Discover how to create a blazing-fast web API using Python and FastAPI — explained in plain English, with zero fluff and maximum clarity.

FastAPI for Absolute Beginners — A Step-by-Step Guide to Building Your First API
Photo by Aaron Burden on Unsplash

Learn FastAPI without confusion — even if you’ve never built an API before.

FastAPI for Absolute Beginners — A Step-by-Step Guide to Building Your First API

If you’ve been working with Python and want to dip your toes into building web APIs, FastAPI is hands down one of the best frameworks to start with.

It’s simple, powerful, and — as the name suggests — fast. But what really makes FastAPI a developer favorite is how beginner-friendly it is while still being production-ready.

In this guide, I’ll walk you through the basics of FastAPI from scratch. By the end, you’ll have your own working API up and running — and you’ll understand why things work the way they do.

What You’ll Need Before We Begin

Python 3.8+
Basic Python knowledge (functions, classes, etc.)
Terminal access (Mac/Linux/Windows)

Let’s get coding!

Step 1: Install FastAPI and Uvicorn

Uvicorn is the lightning-fast ASGI server that runs your FastAPI app.

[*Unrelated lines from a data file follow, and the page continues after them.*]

--- src/hw/fcl_fifo.sv ---
// fcl_fifo: flip-flop FIFO with valid/ready on both sides
// assumes one clock and a synchronous active-high reset; full and empty are flops
`include "fcl_consts.svh"

module fcl_fifo
   import fcl_pkg::*;
#(
   parameter int unsigned WIDTH = 9,
   parameter int unsigned DEPTH = `FCL_FIFO_DEPTH,
   parameter int unsigned AW    = `FCL_FIFO_AW
) (
   input  wire logic             i_clock,    // system clock
   input  wire logic             i_sys_rst,  // sync reset, high
   input  wire logic             i_wr_valid, // write offered
   input  wire logic [WIDTH-1:0] i_wr_data,  // write word
   output logic                  o_wr_ready, // room for a word
   output logic                  o_rd_valid, // word available
   output logic      [WIDTH-1:0] o_rd_data,  // head word
   input  wire logic             i_rd_ready  // head word taken
);

   typedef struct packed {
      logic [DEPTH-1:0][WIDTH-1:0] mem;
      logic [AW-1:0]               wr_ptr;
      logic [AW-1:0]               rd_ptr;
      logic [AW:0]                 count;
      logic                        full;
      logic                        empty;
   } fcl_fifo_st_t;

   fcl_fifo_st_t st_r;
   fcl_fifo_st_t st_nxt;
   logic         push;
   logic         pop;

   // handshakes use the registered flags so ready never depends on the reader
   assign push       = i_wr_valid && !st_r.full;
   assign pop        = i_rd_ready && !st_r.empty;
   assign o_wr_ready = !st_r.full;
   assign o_rd_valid = !st_r.empty;
   assign o_rd_data  = st_r.mem[st_r.rd_ptr];

   // pointer and occupancy update
   always_comb begin
      st_nxt = st_r;
      if (push) begin
         st_nxt.mem[st_r.wr_ptr] = i_wr_data;
         st_nxt.wr_ptr           = st_r.wr_ptr + 1'b1;
      end
      if (pop) begin
         st_nxt.rd_ptr = st_r.rd_ptr + 1'b1;
      end
      if (push && !pop) begin
         st_nxt.count = st_r.count + 1'b1;
      end else if (pop && !push) begin
         st_nxt.count = st_r.count - 1'b1;
      end
      st_nxt.full  = (st_nxt.count == (AW+1)'(DEPTH));
      st_nxt.empty = (st_nxt.count == '0);
   end

   always_ff @(posedge i_clock) begin
      if (i_sys_rst) begin
         st_r       <= '0;
         st_r.empty <= 1'b1;
      end else begin
         st_r <= st_nxt;
      end
   end

endmodule // fcl_fifo

--- src/hw/fcl_loader.sv ---
// fcl_loader: board configuration loader, flash byte stream into the fpga stream port
// assumes flash bytes arrive only after o_flash_start, and the fpga reports done/error
`include "fcl_consts.svh"

module fcl_loader
   import fcl_pkg::*;
#(
   parameter int unsigned DONE_WAIT_CYC = `FCL_DONE_WAIT_CYC
) (
   input  wire logic                     i_clock,                  // 10 MHz system clock
   input  wire logic                     i_sys_rst,                // sync reset, high
   input  wire logic [`FCL_SCHEME_W-1:0] i_config_scheme_select,   // scheme strap
   input  wire logic                     i_factory_image_select,   // 1 factory, 0 user
   output logic                          o_flash_start,            // one-cycle read request
   output logic                          o_flash_page,             // page to read
   input  wire logic                     i_flash_valid,            // flash byte valid
   input  wire logic [`FCL_BYTE_W-1:0]   i_flash_data,             // flash byte
   input  wire logic                     i_flash_last,             // last image byte
   output logic                          o_flash_ready,            // loader takes byte
   output logic                          o_cfg_valid,              // stream byte valid
   output logic [`FCL_BYTE_W-1:0]        o_cfg_data,               // stream byte
   input  wire logic                     i_cfg_ready,              // fpga takes byte
   input  wire logic                     i_fpga_conf_done,         // fpga reports done
   input  wire logic                     i_fpga_cfg_error,         // fpga reports error
   output logic                          o_load_active,            // loading indicator
   output logic                          o_load_error,             // error indicator
   output logic                          o_config_done_indicator_n, // done, active low
   output logic                          o_factory_page            // factory boot indicator
);

   typedef struct packed {
      fcl_state_t                 state;
      logic [`FCL_SCHEME_W-1:0]   scheme;
      logic                       page;
      logic                       start;
      fcl_beat_t                  out;
      logic                       out_valid;
      logic                       load;
      logic                       err;
      logic                       done_n;
      logic                       factory;
      logic [`FCL_WAIT_CNT_W-1:0] wait_cnt;
   } fcl_loader_st_t;

   fcl_loader_st_t st_r;
   fcl_loader_st_t st_nxt;
   fcl_beat_t      fifo_in;
   fcl_beat_t      fifo_out;
   logic           fifo_wr_ready;
   logic           fifo_rd_valid;
   logic           fifo_pop;
   logic           out_take;

   // decode of the strap, used by the sequencer and its checks
   function automatic logic is_stream(input logic [`FCL_SCHEME_W-1:0] s);
      return s == `FCL_SCHEME_STREAM;
   endfunction

   assign fifo_in.data = i_flash_data;
   assign fifo_in.last = i_flash_last;
   assign out_take     = st_r.out_valid && i_cfg_ready;
   // the output stage refills when empty or when its byte leaves this cycle
   assign fifo_pop     = (st_r.state == FCL_LOAD) && fifo_rd_valid
                         && (!st_r.out_valid || i_cfg_ready);

   fcl_fifo #(
      .WIDTH ($bits(fcl_beat_t)),
      .DEPTH (`FCL_FIFO_DEPTH),
      .AW    (`FCL_FIFO_AW)
   ) u_fifo (
      .i_clock    (i_clock),
      .i_sys_rst  (i_sys_rst),
      .i_wr_valid (i_flash_valid),
      .i_wr_data  (fifo_in),
      .o_wr_ready (fifo_wr_ready),
      .o_rd_valid (fifo_rd_valid),
      .o_rd_data  (fifo_out),
      .i_rd_ready (fifo_pop)
   );

   // sequencer: sample straps once, then fetch, stream, wait for the fpga verdict
   always_comb begin
      st_nxt       = st_r;
      st_nxt.start = 1'b0;
      if (out_take) begin
         st_nxt.out_valid = 1'b0;
      end
      if (fifo_pop) begin
         st_nxt.out       = fifo_out;
         st_nxt.out_valid = 1'b1;
      end
      case (st_r.state)
         FCL_SAMPLE: begin
            st_nxt.scheme = i_config_scheme_select;
            st_nxt.page   = i_factory_image_select;
            if (is_stream(i_config_scheme_select)) begin
               st_nxt.start = 1'b1;
               st_nxt.load  = 1'b1;
               st_nxt.state = FCL_START;
            end else begin
               // fast serial and jtag: the fpga owns its config, we stay quiet
               st_nxt.state = FCL_IDLE;
            end
         end
         FCL_IDLE: begin
            st_nxt.state = FCL_IDLE;
         end
         FCL_START: begin
            st_nxt.state = FCL_LOAD;
         end
         FCL_LOAD: begin
            if (i_fpga_cfg_error) begin
               st_nxt.state     = FCL_ERROR;
               st_nxt.load      = 1'b0;
               st_nxt.err       = 1'b1;
               st_nxt.out_valid = 1'b0;
            end else if (out_take && st_r.out.last) begin
               st_nxt.state    = FCL_WAIT_DONE;
               st_nxt.load     = 1'b0;
               st_nxt.wait_cnt = '0;
            end
         end
         FCL_WAIT_DONE: begin
            st_nxt.wait_cnt = st_r.wait_cnt + 1'b1;
            if (i_fpga_cfg_error) begin
               st_nxt.state = FCL_ERROR;
               st_nxt.err   = 1'b1;
            end else if (i_fpga_conf_done) begin
               st_nxt.state   = FCL_DONE;
               st_nxt.done_n  = 1'b0;
               st_nxt.factory = (st_r.page == `FCL_PAGE_FACTORY);
            end else if (st_r.wait_cnt == `FCL_WAIT_CNT_W'(DONE_WAIT_CYC - 1)) begin
               // no done from the fpga in time counts as a failed attempt
               st_nxt.state = FCL_ERROR;
               st_nxt.err   = 1'b1;
            end
         end
         FCL_DONE: begin
            st_nxt.state = FCL_DONE;
         end
         FCL_ERROR: begin
            st_nxt.state = FCL_ERROR;
         end
         default: begin
            st_nxt.state = FCL_SAMPLE;
         end
      endcase
   end

   // straps are caught by the first clocked cycle after reset, never by reset itself
   always_ff @(posedge i_clock) begin
      if (i_sys_rst) begin
         st_r        <= '0;
         st_r.state  <= FCL_SAMPLE;
         st_r.page   <= `FCL_PAGE_FACTORY;
         st_r.done_n <= 1'b1;
      end else begin
         st_r <= st_nxt;
      end
   end

   // every output is a flop; the fifo ready is its registered full flag
   assign o_flash_start             = st_r.start;
   assign o_flash_page              = st_r.page;
   assign o_flash_ready             = fifo_wr_ready;
   assign o_cfg_valid               = st_r.out_valid;
   assign o_cfg_data                = st_r.out.data;
   assign o_load_active             = st_r.load;
   assign o_load_error              = st_r.err;
   assign o_config_done_indicator_n = st_r.done_n;
   assign o_factory_page            = st_r.factory;
endmodule // fcl_loader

pip install fastapi uvicorn

That’s it. You’re ready to build.

Step 2: Create a Simple FastAPI App

Create a new Python file called main.py:

# main.py 
from fastapi import FastAPI 
 
app = FastAPI() 
 
@app.get("/") 
def read_root(): 
    return {"message": "Welcome to FastAPI!"} 
 
@app.get("/hello/{name}") 
def say_hello(name: str): 
    return {"greeting": f"Hello, {name}!"}

This small app has two endpoints:

  • / returns a welcome message.
  • /hello/{name} takes a dynamic name and returns a greeting.

Step 3: Run the API

In your terminal, run:

uvicorn main:app --reload

Here’s what’s happening:

  • main is the filename (without .py)
  • app is the FastAPI instance
  • --reload watches for code changes (great for development)

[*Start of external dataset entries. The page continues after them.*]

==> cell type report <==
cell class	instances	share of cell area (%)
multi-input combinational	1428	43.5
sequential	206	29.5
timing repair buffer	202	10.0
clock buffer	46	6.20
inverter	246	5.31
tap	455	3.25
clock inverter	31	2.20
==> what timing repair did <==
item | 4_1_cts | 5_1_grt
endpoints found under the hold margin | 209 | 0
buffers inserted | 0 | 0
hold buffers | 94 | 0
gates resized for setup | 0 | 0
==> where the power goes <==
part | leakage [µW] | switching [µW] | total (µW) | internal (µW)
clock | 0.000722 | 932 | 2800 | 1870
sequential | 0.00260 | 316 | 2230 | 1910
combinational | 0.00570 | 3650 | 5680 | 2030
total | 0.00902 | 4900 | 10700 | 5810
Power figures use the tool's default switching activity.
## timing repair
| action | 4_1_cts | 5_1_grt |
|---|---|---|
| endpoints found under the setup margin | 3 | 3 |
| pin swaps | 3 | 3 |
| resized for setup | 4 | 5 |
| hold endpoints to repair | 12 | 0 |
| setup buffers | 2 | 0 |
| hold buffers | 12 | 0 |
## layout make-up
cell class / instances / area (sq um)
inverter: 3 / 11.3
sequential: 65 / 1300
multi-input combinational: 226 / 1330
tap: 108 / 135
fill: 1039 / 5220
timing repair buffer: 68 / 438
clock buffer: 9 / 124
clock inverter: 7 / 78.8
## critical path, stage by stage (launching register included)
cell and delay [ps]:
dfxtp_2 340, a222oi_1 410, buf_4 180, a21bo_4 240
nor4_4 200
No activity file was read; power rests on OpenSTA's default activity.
$ cat src/design/isp_prio_slot.sv
// Purpose: one interrupt's priority field with non-secure view filtering
// Assumes: group bit supplied by the owner
// Notes: none
`include "isp_regs.svh"
module isp_prio_slot (
    input wire logic clk_sys,
    input wire logic sys_rst,
    input wire logic wr_en,
    input wire logic wr_ns,
    input wire logic group1,
    input wire logic ns_granted,
    input wire logic [7:0] wr_data,
    input wire logic rd_ns,
    output logic [7:0] prio,
    output logic [7:0] view
);
    logic [7:0] next_prio;
    logic ns_ok;
    assign ns_ok = group1 | ns_granted;
    always_comb begin
        next_prio = prio;
        if (wr_en) begin
            if (!wr_ns) begin
                next_prio = wr_data;
            end else if (ns_ok) begin
                next_prio = {1'b1, wr_data[7:1]};
            end
        end
    end
    always_ff @(posedge clk_sys or posedge sys_rst) begin
        if (sys_rst) begin
            prio <= `ISP_PRIO_RESET;
        end else begin
            prio <= next_prio;
        end
    end
    // non-secure view is shifted left, group 0 hidden unless granted
    always_comb begin
        if (!rd_ns) begin
            view = prio;
        end else if (ns_ok) begin
            view = {prio[6:0], 1'b0};
        end else begin
            view = 8'h00;
        end
    end
endmodule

Now open your browser and visit:

Yes — FastAPI auto-generates these docs just from your code!

Step 4: Add Query Parameters and Type Validation

Let’s make an endpoint that calculates the square of a number:

@app.get("/square") 
def get_square(number: int): 
    return {"number": number, "square": number ** 2}

Now try this in your browser:

http://127.0.0.1:8000/square?number=5

FastAPI automatically validates that number is an integer. Try using abc instead — it returns a 422 error with a friendly message.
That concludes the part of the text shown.